*** Input ***

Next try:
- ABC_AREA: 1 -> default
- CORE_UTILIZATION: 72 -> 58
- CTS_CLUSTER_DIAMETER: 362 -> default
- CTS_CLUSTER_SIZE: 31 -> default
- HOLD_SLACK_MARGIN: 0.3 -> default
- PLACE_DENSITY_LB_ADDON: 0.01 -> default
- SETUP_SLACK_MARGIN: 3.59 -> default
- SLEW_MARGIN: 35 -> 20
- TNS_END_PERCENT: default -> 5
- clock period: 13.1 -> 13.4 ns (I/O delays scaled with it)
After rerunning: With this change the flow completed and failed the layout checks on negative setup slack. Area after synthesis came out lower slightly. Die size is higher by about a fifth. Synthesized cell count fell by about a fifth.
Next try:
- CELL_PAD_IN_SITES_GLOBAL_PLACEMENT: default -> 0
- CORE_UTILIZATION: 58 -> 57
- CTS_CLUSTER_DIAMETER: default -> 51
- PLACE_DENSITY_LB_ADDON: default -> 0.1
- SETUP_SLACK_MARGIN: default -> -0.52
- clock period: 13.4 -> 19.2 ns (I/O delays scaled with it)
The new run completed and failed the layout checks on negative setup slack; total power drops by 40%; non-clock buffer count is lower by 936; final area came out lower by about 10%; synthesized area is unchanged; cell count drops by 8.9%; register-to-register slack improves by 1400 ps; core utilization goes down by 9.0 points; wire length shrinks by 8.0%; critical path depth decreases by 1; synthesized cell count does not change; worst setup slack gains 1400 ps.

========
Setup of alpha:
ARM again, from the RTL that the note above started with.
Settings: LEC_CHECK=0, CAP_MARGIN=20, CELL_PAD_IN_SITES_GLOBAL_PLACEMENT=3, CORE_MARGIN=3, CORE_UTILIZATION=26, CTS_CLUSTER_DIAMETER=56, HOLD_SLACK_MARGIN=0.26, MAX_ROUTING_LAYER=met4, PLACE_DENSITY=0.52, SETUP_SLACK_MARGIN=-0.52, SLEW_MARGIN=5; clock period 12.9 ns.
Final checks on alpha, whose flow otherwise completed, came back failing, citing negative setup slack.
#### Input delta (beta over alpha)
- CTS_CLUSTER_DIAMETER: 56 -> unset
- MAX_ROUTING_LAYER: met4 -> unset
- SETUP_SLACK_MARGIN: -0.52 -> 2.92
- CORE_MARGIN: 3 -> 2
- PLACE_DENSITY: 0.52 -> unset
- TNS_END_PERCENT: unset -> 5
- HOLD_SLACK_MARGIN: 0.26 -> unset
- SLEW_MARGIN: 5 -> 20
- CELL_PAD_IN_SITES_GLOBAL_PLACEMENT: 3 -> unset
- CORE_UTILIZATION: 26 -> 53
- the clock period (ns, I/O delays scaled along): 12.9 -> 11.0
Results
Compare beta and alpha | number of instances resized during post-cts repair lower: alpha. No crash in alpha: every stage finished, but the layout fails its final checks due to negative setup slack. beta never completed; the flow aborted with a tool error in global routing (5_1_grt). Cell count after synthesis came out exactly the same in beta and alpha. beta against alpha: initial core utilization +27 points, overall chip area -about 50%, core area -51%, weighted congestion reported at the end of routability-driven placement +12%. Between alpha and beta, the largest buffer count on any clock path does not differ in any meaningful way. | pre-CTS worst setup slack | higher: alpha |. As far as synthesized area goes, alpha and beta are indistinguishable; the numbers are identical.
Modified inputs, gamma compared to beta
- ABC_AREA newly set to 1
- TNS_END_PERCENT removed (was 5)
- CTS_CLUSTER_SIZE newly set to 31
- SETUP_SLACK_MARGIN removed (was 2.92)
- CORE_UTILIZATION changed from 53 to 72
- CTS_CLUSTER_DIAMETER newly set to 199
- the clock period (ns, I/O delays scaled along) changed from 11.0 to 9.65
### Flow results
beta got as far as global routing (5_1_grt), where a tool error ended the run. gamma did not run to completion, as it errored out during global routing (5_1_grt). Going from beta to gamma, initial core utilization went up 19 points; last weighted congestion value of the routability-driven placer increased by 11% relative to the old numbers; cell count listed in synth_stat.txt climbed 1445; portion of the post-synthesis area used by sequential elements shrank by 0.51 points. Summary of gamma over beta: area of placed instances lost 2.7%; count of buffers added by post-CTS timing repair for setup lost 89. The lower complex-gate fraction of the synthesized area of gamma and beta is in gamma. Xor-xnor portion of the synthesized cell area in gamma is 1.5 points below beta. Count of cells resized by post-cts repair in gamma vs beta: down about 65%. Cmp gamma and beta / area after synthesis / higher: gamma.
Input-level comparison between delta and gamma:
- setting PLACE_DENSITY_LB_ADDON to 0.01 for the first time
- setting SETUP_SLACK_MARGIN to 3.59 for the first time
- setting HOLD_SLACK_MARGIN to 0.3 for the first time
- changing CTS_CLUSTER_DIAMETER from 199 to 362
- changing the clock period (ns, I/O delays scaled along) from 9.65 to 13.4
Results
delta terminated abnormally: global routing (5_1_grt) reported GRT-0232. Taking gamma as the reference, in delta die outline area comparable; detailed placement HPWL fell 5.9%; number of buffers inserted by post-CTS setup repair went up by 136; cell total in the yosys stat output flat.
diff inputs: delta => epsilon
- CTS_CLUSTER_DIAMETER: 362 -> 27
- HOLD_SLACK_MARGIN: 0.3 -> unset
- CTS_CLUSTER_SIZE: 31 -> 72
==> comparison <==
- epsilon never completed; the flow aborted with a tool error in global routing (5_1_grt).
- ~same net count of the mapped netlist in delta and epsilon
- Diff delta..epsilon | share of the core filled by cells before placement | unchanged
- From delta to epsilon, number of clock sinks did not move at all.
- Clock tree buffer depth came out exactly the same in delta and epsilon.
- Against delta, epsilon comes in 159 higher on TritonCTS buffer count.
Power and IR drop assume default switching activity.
==> inputs of delta <==
==> flow/design.v <==
module cordic_pipelined #(
    parameter MODE                    = 0,      
    parameter STAGES                  = 16,
    parameter CORDIC_WIDTH            = 16,
    parameter CORDIC_INTERNAL_WIDTH   = 20,
    parameter SFIXED_ZERO             = 32'd0,
    parameter SFIXED_PI               = 32'h3243F6A8,
    parameter SFIXED_PI_OVER_2        = 32'h1921FB54,
    parameter SFIXED_TWO_PI           = 32'h6487ED51
)(
    input  wire                                clk,
    input  wire                                rst,
    input  wire                                valid_in,
    input  wire  signed [CORDIC_WIDTH-1:0]      x_in,
    input  wire  signed [CORDIC_WIDTH-1:0]      y_in,
    input  wire  signed [CORDIC_INTERNAL_WIDTH-1:0] z_in,
    output reg                                 valid_out,
    output wire signed [CORDIC_WIDTH-1:0]      x_out,
    output wire signed [CORDIC_WIDTH-1:0]      y_out,
    output wire signed [CORDIC_WIDTH-1:0]      z_out
);
    wire signed [31:0] ANGLES [0:31];
    assign ANGLES[0]  = 32'h0000C90F;
    assign ANGLES[1]  = 32'h000076B1;
    assign ANGLES[2]  = 32'h00003EB6;
    assign ANGLES[3]  = 32'h00001FD5;
    assign ANGLES[4]  = 32'h00000FFA;
	 assign ANGLES[5]  = 32'h000007FF;
    assign ANGLES[6]  = 32'h000003FF;
    assign ANGLES[7]  = 32'h000001FF;
    assign ANGLES[8]  = 32'h000000FF;
    assign ANGLES[9]  = 32'h0000007F;
    assign ANGLES[10] = 32'h0000003F;
    assign ANGLES[11] = 32'h0000001F;
	  assign ANGLES[12] = 32'h0000000F;
    assign ANGLES[13] = 32'h00000007;
    assign ANGLES[14] = 32'h00000003;
    assign ANGLES[15] = 32'h00000001;
    assign ANGLES[16] = 32'h00000000;
    assign ANGLES[17] = 32'h00000000;
    assign ANGLES[18] = 32'h00000000;
	  assign ANGLES[19] = 32'h00000000;
    assign ANGLES[20] = 32'h00000000;
    assign ANGLES[21] = 32'h00000000;
    assign ANGLES[22] = 32'h00000000;
    assign ANGLES[23] = 32'h00000000;
    assign ANGLES[24] = 32'h00000000;
    assign ANGLES[25] = 32'h00000000;
    assign ANGLES[26] = 32'h00000000;
    assign ANGLES[27] = 32'h00000000;
	  assign ANGLES[28] = 32'h00000000;
    assign ANGLES[29] = 32'h00000000;
    assign ANGLES[30] = 32'h00000000;
    assign ANGLES[31] = 32'h00000000;
	  reg signed [CORDIC_INTERNAL_WIDTH-1:0] x_pipe [0:STAGES];
    reg signed [CORDIC_INTERNAL_WIDTH-1:0] y_pipe [0:STAGES];
    reg signed [CORDIC_INTERNAL_WIDTH-1:0] z_pipe [0:STAGES];
    reg [1:0]  quadrant_stages [0:STAGES];
    reg        valid_pipe      [0:STAGES];
    reg signed [CORDIC_INTERNAL_WIDTH-1:0] x_corrected,y_corrected,z_wrapped;
    localparam [31:0] PI_SH         = SFIXED_PI        >> 12;
    localparam [31:0] PI_OVER_2_SH  = SFIXED_PI_OVER_2 >> 12;
    localparam [31:0] TWO_PI_SH     = SFIXED_TWO_PI    >> 12;
    localparam signed [CORDIC_INTERNAL_WIDTH-1:0] Z_ZERO      = 0;
    localparam signed [CORDIC_INTERNAL_WIDTH-1:0] Z_PI        = PI_SH[CORDIC_INTERNAL_WIDTH-1:0];
    localparam signed [CORDIC_INTERNAL_WIDTH-1:0] Z_PI_OVER_2 = PI_OVER_2_SH[CORDIC_INTERNAL_WIDTH-1:0];
    localparam signed [CORDIC_INTERNAL_WIDTH-1:0] Z_TWO_PI    = TWO_PI_SH[CORDIC_INTERNAL_WIDTH-1:0];
    always @(posedge clk) begin
      if (rst) begin
         x_pipe[0] <= 0; y_pipe[0] <= 0; z_pipe[0] <= 0;
         quadrant_stages[0] <= 2'b00;
         valid_pipe[0] <= 0;
      end else begin
         z_wrapped = z_in;
         if (z_wrapped >  Z_PI)   z_wrapped =  z_wrapped-Z_TWO_PI;
         else if (z_wrapped <= -Z_PI) z_wrapped =  z_wrapped+Z_TWO_PI;
         if((z_wrapped>=Z_ZERO)&&(z_wrapped<=Z_PI_OVER_2)) begin
            quadrant_stages[0]<=2'b00;  z_pipe[0]<=z_wrapped;
         end
			else if((z_wrapped>Z_PI_OVER_2)&&((z_wrapped<=Z_PI)||(z_wrapped>= -Z_PI_OVER_2))) begin
            quadrant_stages[0]<=2'b01;  z_pipe[0]<=Z_PI-z_wrapped;
         end
         else if((z_wrapped<Z_ZERO)&&(z_wrapped>=-Z_PI_OVER_2)) begin
            quadrant_stages[0]<=2'b11;  z_pipe[0]<= -z_wrapped;
         end
			else begin
            quadrant_stages[0]<=2'b10;  z_pipe[0]<= -(Z_PI+z_wrapped);
         end
         x_pipe[0] <= {{(CORDIC_INTERNAL_WIDTH-CORDIC_WIDTH){x_in[CORDIC_WIDTH-1]}},x_in};
         y_pipe[0] <= {{(CORDIC_INTERNAL_WIDTH-CORDIC_WIDTH){y_in[CORDIC_WIDTH-1]}},y_in};
         valid_pipe[0] <= valid_in;
      end
   end
   genvar i;
   generate
      for (i=0; i<STAGES; i=i+1) begin : STAGES_GEN
         reg signed [CORDIC_INTERNAL_WIDTH-1:0] angle, dx, dy;
         reg sigma;
         always @(posedge clk) begin
           angle = ANGLES[i];
           sigma = (MODE==0) ? z_pipe[i][CORDIC_INTERNAL_WIDTH-1] : y_pipe[i][CORDIC_INTERNAL_WIDTH-1];
            dx    = (y_pipe[i] >>> i);
            dy    = (x_pipe[i] >>> i);
            if (sigma==0) begin
               x_pipe[i+1] <= x_pipe[i] - dx;
               y_pipe[i+1] <= y_pipe[i] + dy;
               z_pipe[i+1] <= z_pipe[i] - angle;
            end else begin
              x_pipe[i+1] <= x_pipe[i] + dx;
               y_pipe[i+1] <= y_pipe[i] - dy;
               z_pipe[i+1] <= z_pipe[i] + angle;
            end
            valid_pipe[i+1]      <= rst ? 1'b0 : valid_pipe[i];
            quadrant_stages[i+1] <= quadrant_stages[i];
         end
      end
   endgenerate
	 always @(posedge clk) begin
      case(quadrant_stages[STAGES])
         2'b00:  begin x_corrected <=  x_pipe[STAGES]; y_corrected <= y_pipe[STAGES]; end
         2'b11:  begin x_corrected <=  x_pipe[STAGES]; y_corrected <= -y_pipe[STAGES];end
         default:begin x_corrected <= -x_pipe[STAGES]; y_corrected <=  y_pipe[STAGES];end
      endcase
      valid_out <= rst ? 1'b0 : valid_pipe[STAGES];
   end
   assign x_out = x_corrected[CORDIC_WIDTH-1:0];
   assign y_out = y_corrected[CORDIC_WIDTH-1:0];
   assign z_out = z_pipe[STAGES][CORDIC_WIDTH-1:0];
endmodule
==> design.v <==
module top #(parameter WIDTH = 32)
(
	input				   clk,
	input				   rst,
	input 				   div_ready,
	input 				   div_datavalid_i,
	input 	   [WIDTH-1:0] div_dividend_i,
	input 	   [WIDTH-1:0] div_divisor_i,
	output reg 		 	   div_doing_o,
	output reg 		 	   div_qrvalid_o,
	output reg [WIDTH-1:0] div_quotient_o,
	output reg [WIDTH-1:0] div_remainder_o
);
reg [2*WIDTH  :0] div_remainder_r 	[WIDTH-1:0];
reg [2*WIDTH-1:0] div_divisor_r   	[WIDTH-1:0];
reg [  WIDTH-1:0] div_quotient_r  	[WIDTH-1:0];
reg               div_data_valid_r 	[WIDTH-1:0];
reg 		 	  div_qrvalid_r;
reg [WIDTH-1:0]   div_quotiento_r;
reg [WIDTH-1:0]   div_remaindero_r;
always @(posedge clk) begin
    if (rst) begin
    	div_doing_o <= 1'b0;
    end
    else if (div_qrvalid_o) begin
      	div_doing_o <= 1'b0;
    end
    else if(div_datavalid_i) begin
      	div_doing_o <= 1'b1;
    end
end
always @(posedge clk ) begin
	if (rst) begin
    	div_quotient_o 	<= 1'b0;
		div_remainder_o	<= 0;
		div_qrvalid_o	<=0;
    end
	else if (div_ready)begin
		div_quotient_o 	<= 1'b0;
		div_remainder_o	<= 0;
		div_qrvalid_o	<=0;
	end
	else if(div_qrvalid_r)begin
		div_quotient_o 	<= div_quotiento_r;
		div_remainder_o	<= div_remaindero_r;
		div_qrvalid_o	<= div_qrvalid_r;
	end
end
genvar div_m_var;
always @ (posedge clk ) begin
	if (rst) begin
		div_remainder_r	[0] <= {2*WIDTH+1{1'b0}};
		div_divisor_r  	[0] <= {2*WIDTH  {1'b0}};
		div_quotient_r 	[0] <= {  WIDTH  {1'b0}};
		div_data_valid_r[0] <=            1'b0  ;
	end else if (div_datavalid_i) begin
		if (|div_divisor_i) begin 
			div_remainder_r	[0] 	<= (div_dividend_i<<1) - (div_divisor_i<<WIDTH);
			div_divisor_r  	[0] 	<= div_divisor_i<<WIDTH;
			div_quotient_r 	[0] 	<= {  WIDTH  {1'b0}};
			div_data_valid_r[0] 	<=            1'b1  ;
		end else begin
			div_remainder_r	[0] 	<= {2*WIDTH+1{1'b0}};
			div_divisor_r  	[0] 	<= {2*WIDTH  {1'b0}};
			div_quotient_r 	[0] 	<= {  WIDTH  {1'b0}};
			div_data_valid_r[0] 	<=            1'b0  ;
		end
	end else begin
		div_remainder_r	[0]		<= {2*WIDTH+1{1'b0}};
		div_divisor_r  	[0]		<= {2*WIDTH  {1'b0}};
		div_quotient_r 	[0]		<= {  WIDTH  {1'b0}};
		div_data_valid_r[0]		<=            1'b0  ;
	end
end
generate
for (div_m_var=1;div_m_var<WIDTH;div_m_var=div_m_var+1) begin: calculate_cycle
	always @ (posedge clk ) begin
		if (rst) begin
			div_remainder_r[div_m_var] 	<= {2*WIDTH+1{1'b0}};
			div_divisor_r  [div_m_var] 	<= {2*WIDTH  {1'b0}};
			div_quotient_r [div_m_var] 	<= {  WIDTH  {1'b0}};
			div_data_valid_r[div_m_var] <=            1'b0  ;
		end else if (div_data_valid_r[div_m_var-1]) begin
			if (div_remainder_r[div_m_var-1][2*WIDTH]) begin 
				div_remainder_r[div_m_var] <= ((div_remainder_r[div_m_var-1]+div_divisor_r[div_m_var-1])<<1) - div_divisor_r[div_m_var-1];
				div_divisor_r  [div_m_var] <= div_divisor_r  [div_m_var-1];
				div_quotient_r [div_m_var] <= div_quotient_r [div_m_var-1]<<1 ;
				div_data_valid_r[div_m_var] <= div_data_valid_r[div_m_var-1];
			end else begin 
				div_remainder_r[div_m_var] <= (div_remainder_r[div_m_var-1]<<1) - div_divisor_r[div_m_var-1];
				div_divisor_r  [div_m_var] <= div_divisor_r  [div_m_var-1];
				div_quotient_r [div_m_var] <= (div_quotient_r [div_m_var-1]<<1) + 1'b1;
				div_data_valid_r[div_m_var] <= div_data_valid_r[div_m_var-1];
			end
		end else begin
			div_remainder_r[div_m_var] <= div_remainder_r[div_m_var-1];
			div_divisor_r  [div_m_var] <= div_divisor_r  [div_m_var-1];
			div_quotient_r [div_m_var] <= div_quotient_r [div_m_var-1];
			div_data_valid_r[div_m_var] <= div_data_valid_r[div_m_var-1];
		end
	end
end
endgenerate
always @ (posedge clk ) begin
	if (rst) begin
		div_remaindero_r <= {WIDTH{1'b0}};
		div_remaindero_r  <= {WIDTH{1'b0}};
		div_qrvalid_r  <=        1'b0  ;
	end else if (div_data_valid_r[WIDTH-1]) begin
		if (div_remainder_r[WIDTH-1][2*WIDTH]) begin
			div_remaindero_r <= (div_remainder_r[WIDTH-1]+div_divisor_r[WIDTH-1])>>WIDTH;
			div_quotiento_r  <= div_quotient_r [WIDTH-1]<<1;
			div_qrvalid_r  <= div_data_valid_r[WIDTH-1];
		end else begin
			div_remaindero_r <= div_remainder_r[WIDTH-1]>>WIDTH;
			div_quotiento_r  <= (div_quotient_r [WIDTH-1]<<1) + 1'b1;
			div_qrvalid_r  <= div_data_valid_r[WIDTH-1];
		end
	end else begin
			div_qrvalid_r  <= div_data_valid_r[WIDTH-1];
	end
end
endmodule
build 70:
// tt_um_control_top
module tt_um_control_top #(
  parameter ADDRW = 24,
  parameter OPCODEW = 2,
  parameter REQ_QDEPTH = 4,
  parameter COMP_QDEPTH = 4
  ) (
    input  wire       ena,       
    input  wire       clk,       
    input  wire       rst_n,     
    input  wire [7:0] ui_in, 
    output wire [7:0] uo_out, 
    input  wire [7:0] uio_in,     
    output wire [7:0] uio_out, 
    output wire [7:0] uio_oe      
);
For scale: ~4300 cells after synthesis, roughly 860 flip-flops, about 43 I/O pins, roughly 37000 um2 of cells after synthesis.
Settings: LEC_CHECK=0, ABC_AREA=1, CAP_MARGIN=20, CORE_ASPECT_RATIO=1.35, CORE_MARGIN=2, CORE_UTILIZATION=72, CTS_CLUSTER_DIAMETER=279, CTS_CLUSTER_SIZE=10, PLACE_DENSITY=0.39, SETUP_SLACK_MARGIN=0.88, SLEW_MARGIN=20; clock period 3.27 ns.
run.sh (not shown) runs the stock make flow with config.mk's settings and CLKGATE_MAP_FILE=.
Here is what was changed in the inputs of build 86 compared with build 70.
- PLACE_DENSITY removed (was 0.39)
- CTS_CLUSTER_SIZE removed (was 10)
- CORE_UTILIZATION changed from 72 to 71
- CORE_ASPECT_RATIO removed (was 1.35)
- CTS_CLUSTER_DIAMETER removed (was 279)
- SETUP_SLACK_MARGIN removed (was 0.88)
- the clock period (ns, I/O delays scaled along) changed from 3.27 to 4.64
--- outcome ---
- Clock network fraction of total power was higher in build 86 than in build 70.
- Taking build 70 as the reference, in build 86 final clock period utilization by the worst path rose by 2.0 points, fraction of the core area covered by cells at the end of the flow fell by 2.7 points.
- Global-route usage, build 86 and build 70, lower one = build 86.
- Build 70 has a higher vias after detailed routing than build 86.
- When the final numbers for build 86 and build 70 were put side by side, the total chip power turned out to be greater in build 70.
- Build 70 → build 86: global routing met1 resource utilization went up 4.2 points, sum of net half-perimeters after detailed placement went down 2.5%.
--- input diff build 86..build 64 ---
- a deleted ABC_AREA that had been 1
- a change of CORE_UTILIZATION from 71 to 65
- a change of the clock period (ns, I/O delays scaled along) from 4.64 to 4.49
Findings:
- Build 64 against build 86: non-clock buffer count shrank by about 8%, number of clock buffer instances in the layout shrank by 5.8%, distinct cell type count after synthesis went up 70%, met1 global-route usage decreased 7.1 points, cell area after layout went down 3.4%.
diff inputs: build 64 => build 36
- CORE_UTILIZATION: 65 -> 58
- ABC_AREA: unset -> 1
- PLACE_DENSITY_LB_ADDON: unset -> 0.14
- the clock period (ns, I/O delays scaled along): 4.49 -> 5.88
Results
- Build 36 — sequential fraction of the synthesis area 2.7 points lower, build 64 as reference
- Build 36 vs build 64, worst slack at placement went up by 640 ps.
- Build 36 vs build 64: number of tap instances up by more than 10%
- Build 36 reports a higher power share of the combinational group than build 64 does.
- Logic depth of the worst register-to-register path (higher): build 36
Changes in build 39 relative to build 36:
- PLACE_DENSITY_LB_ADDON no longer set, was 0.14
- ABC_AREA no longer set, was 1
- CORE_UTILIZATION now 40, was 58
- the clock period (ns, I/O delays scaled along) now 10.0, was 5.88
Notes after the runs:
Taking build 36 as the reference, in build 39 largest fanout on the critical path saw an increase; cell count saw a decrease; design internal power saw a decrease; cell area after layout saw a decrease; global-route track usage on met2 saw a decrease.
Build 39 vs. build 36: post-layout total power decreased 8.8 mW; area of the die +about 40%; sum of routed wire length over all layers lost 11000 um.
Modified inputs, build 5 compared to build 39
- setting TNS_END_PERCENT to 75 for the first time
- setting ABC_AREA to 1 for the first time
- setting CORE_ASPECT_RATIO to 0.6 for the first time
- setting HOLD_SLACK_MARGIN to 0.19 for the first time
- setting CELL_PAD_IN_SITES_DETAIL_PLACEMENT to 1 for the first time
- setting CTS_CLUSTER_SIZE to 98 for the first time
### Flow results
[build 5 vs build 39] final area: higher in build 5. Where minimum clock period is concerned, build 39 is better than build 5. Diff build 39 -> build 5 | die span in x | increase of 32%. In the metrics for build 39 and build 5, the one carrying the higher die area is build 5. Going from build 39 to build 5, placed cell count shows an increase of 1531; synthesis-to-finish area growth shows a reduction of 0.46 points; non-clock buffer count higher. Synthesized cell count: build 5 vs build 39 up about 55%. Fmax delta for build 5 relative to build 39: about 6% lower.

---

== run A ==
tt_um_control_top again, from the RTL that the note above started with.
==> flow/config.mk <==
export PLATFORM = sky130hd
export DESIGN_NAME = tt_um_control_top
export DESIGN_NICKNAME = tt_um_control_top
export VERILOG_FILES = /design/flow/design.v
export SDC_FILE = /design/flow/constraint.sdc
export NUM_CORES = 4
export LEC_CHECK = 0
export ABC_AREA = 0
export CAP_MARGIN = 25
export CORE_ASPECT_RATIO = 0.52
export CORE_MARGIN = 5
export CORE_UTILIZATION = 40
export CTS_CLUSTER_SIZE = 95
export PLACE_DENSITY = 0.65
export SETUP_SLACK_MARGIN = 0.3
export SLEW_MARGIN = 20
==> flow/constraint.sdc <==
create_clock -name core_clock -period 5.14 [get_ports {clk}]
set_input_delay 1.0280 -clock core_clock [delete_from_list [all_inputs] [get_ports {clk}]]
set_output_delay 1.0280 -clock core_clock [all_outputs]
set_load 0.01 [all_outputs]
For run B, these inputs were changed with respect to run A:
Settings: CTS_CLUSTER_SIZE: 95 -> 23; CORE_MARGIN: 5 -> 2; CORE_UTILIZATION: 40 -> 70; CAP_MARGIN: 25 -> 20; PLACE_DENSITY: 0.65 -> unset; SETUP_SLACK_MARGIN: 0.3 -> unset; CORE_ASPECT_RATIO: 0.52 -> unset; ABC_AREA: 0 -> unset; the clock period (ns, I/O delays scaled along): 5.14 -> 3.26.
--- outcome ---
Global routing met1 resource utilization in run B is 18 points higher than in run A
Run comparison: run A highest-delay cell along the critical path sky130_fd_sc_hd__or2_1; run B highest-delay cell along the critical path sky130_fd_sc_hd__dfrtp_1
In the flow results for run A and run B, the via count is larger on run B.
Core utilization (higher): run B
Run B against run A; post-route cell area is up slightly.
Run B — half-perimeter wire length of the detailed placement result about 11% lower, run A as reference
Compared with run A, run B shows a wire length on met3 that is 30% lower.
Largest vdd supply drop ended up 0.26 mV higher on run B than on run A.
Taking run A as the reference point, the clock power share of run B rises by 3.6 points.
The following lists how run C was set up differently from run B:
Settings: ABC_AREA now 1, previously not set; CTS_CLUSTER_SIZE now 14, was 23; HOLD_SLACK_MARGIN now -0.1, previously not set; CAP_MARGIN now 0, was 20; CORE_UTILIZATION now 72, was 70; PLACE_DENSITY_LB_ADDON now 0.03, previously not set; CORE_ASPECT_RATIO now 0.9, previously not set; SETUP_SLACK_MARGIN now 0.81, previously not set.
Notes after the runs:
As of run C, total internal power had risen by a little under 10% compared to run B. Compared with run B, run C shows a lower highest fanout seen on the critical path. Between run C and run B, it is run C whose number of optimization iterations in the first detailed-route pass is lower, by 1. Run C against run B: combinational gate area saw little to no change, clock skew saw little to no change, total power saw an increase, signed area change from the synthesized netlist to the final layout saw a decrease. In run C the implementation ran to completion but is not tape-out ready, as the final checks report negative hold slack.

***

- **Task brief**
Once you have found every line above holding the word "newly", copy those lines.

- **Answer for this exercise**
- ABC_AREA newly set to 1
- CTS_CLUSTER_SIZE newly set to 31
- CTS_CLUSTER_DIAMETER newly set to 199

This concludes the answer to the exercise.